The Google-A24 deal lands at a sensitive moment for the industry. Major studios have spent the past few years treating AI like a legal and creative minefield, mostly because of copyright fears and the obvious risk of turning production into a soulless prompt factory. A24 is taking the opposite approach: use the tech, keep control of the craft, and try to make the machine look useful instead of threatening.
What Google gets from the A24 deal
For Google, the upside is not just financial exposure to a buzzy indie studio. It is a way to build AI products in a real creative environment, where the workflows are messy, expensive, and highly visible. That matters because Hollywood has what Silicon Valley wants: premium content, strong brand cachet, and a lot of people who can immediately tell when an AI tool is useless.
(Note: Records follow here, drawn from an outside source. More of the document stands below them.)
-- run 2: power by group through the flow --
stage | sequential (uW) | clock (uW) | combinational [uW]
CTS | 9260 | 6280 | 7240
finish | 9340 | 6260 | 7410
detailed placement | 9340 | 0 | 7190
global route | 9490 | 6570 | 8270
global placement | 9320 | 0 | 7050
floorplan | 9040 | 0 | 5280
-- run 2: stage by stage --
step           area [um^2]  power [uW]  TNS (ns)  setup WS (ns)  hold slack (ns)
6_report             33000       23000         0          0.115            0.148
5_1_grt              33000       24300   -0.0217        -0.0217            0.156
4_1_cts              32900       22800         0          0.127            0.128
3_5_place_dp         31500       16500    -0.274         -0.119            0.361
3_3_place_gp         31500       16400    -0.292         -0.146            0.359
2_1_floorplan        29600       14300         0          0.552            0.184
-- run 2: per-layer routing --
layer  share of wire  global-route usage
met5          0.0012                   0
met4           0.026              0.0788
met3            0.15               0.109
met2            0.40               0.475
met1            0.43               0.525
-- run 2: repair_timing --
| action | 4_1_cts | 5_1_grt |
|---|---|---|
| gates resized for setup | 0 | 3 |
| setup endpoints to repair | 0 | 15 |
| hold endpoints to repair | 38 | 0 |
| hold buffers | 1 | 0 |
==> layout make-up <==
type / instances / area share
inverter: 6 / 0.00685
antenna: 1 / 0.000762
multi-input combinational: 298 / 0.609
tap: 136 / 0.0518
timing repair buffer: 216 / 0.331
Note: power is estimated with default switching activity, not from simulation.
Sources familiar with the deal say Google will not get access to A24’s film and TV library, which is the kind of restriction that tells you exactly where the nerves are. The studio is protecting its catalogue while still opening the door to experimentation, a compromise that looks smart on paper and suspiciously hard to maintain once the money starts talking.
A24’s AI test case
A24 has built its reputation on distinctive, director-driven projects, including recent titles such as ”Backrooms” and ”Marty Supreme”. That gives the company more cultural flexibility than a legacy conglomerate, but it also raises the stakes: if a studio known for taste starts leaning too hard on AI, everyone else will copy the homework and pretend it was their own idea.
The plan is to involve talent connected to the studio, including Timothée Chalamet and director Kane Parsons. If the collaboration works, Google gets a showcase for AI tools that assist rather than automate; if it flops, it becomes another reminder that creatives will tolerate a lot, but not being treated like a formatting step.
Hollywood’s AI standoff
The broader industry is still split between fear and curiosity. Studios want the efficiency gains, but they also know that handing too much control to machine learning systems could trigger backlash from writers, directors, and actors who already spent years fighting over the future of their work. The A24-Google pact suggests the next phase will not be a loud takeover, but a series of quiet deals built around narrow, carefully boxed-in uses.
That is probably the real story here: not that Google wants into Hollywood, but that Hollywood’s AI adoption may arrive first through independent studios willing to test the waters. If A24 can make the arrangement look artist-friendly and commercially useful, bigger players will not stay on the sidelines for long.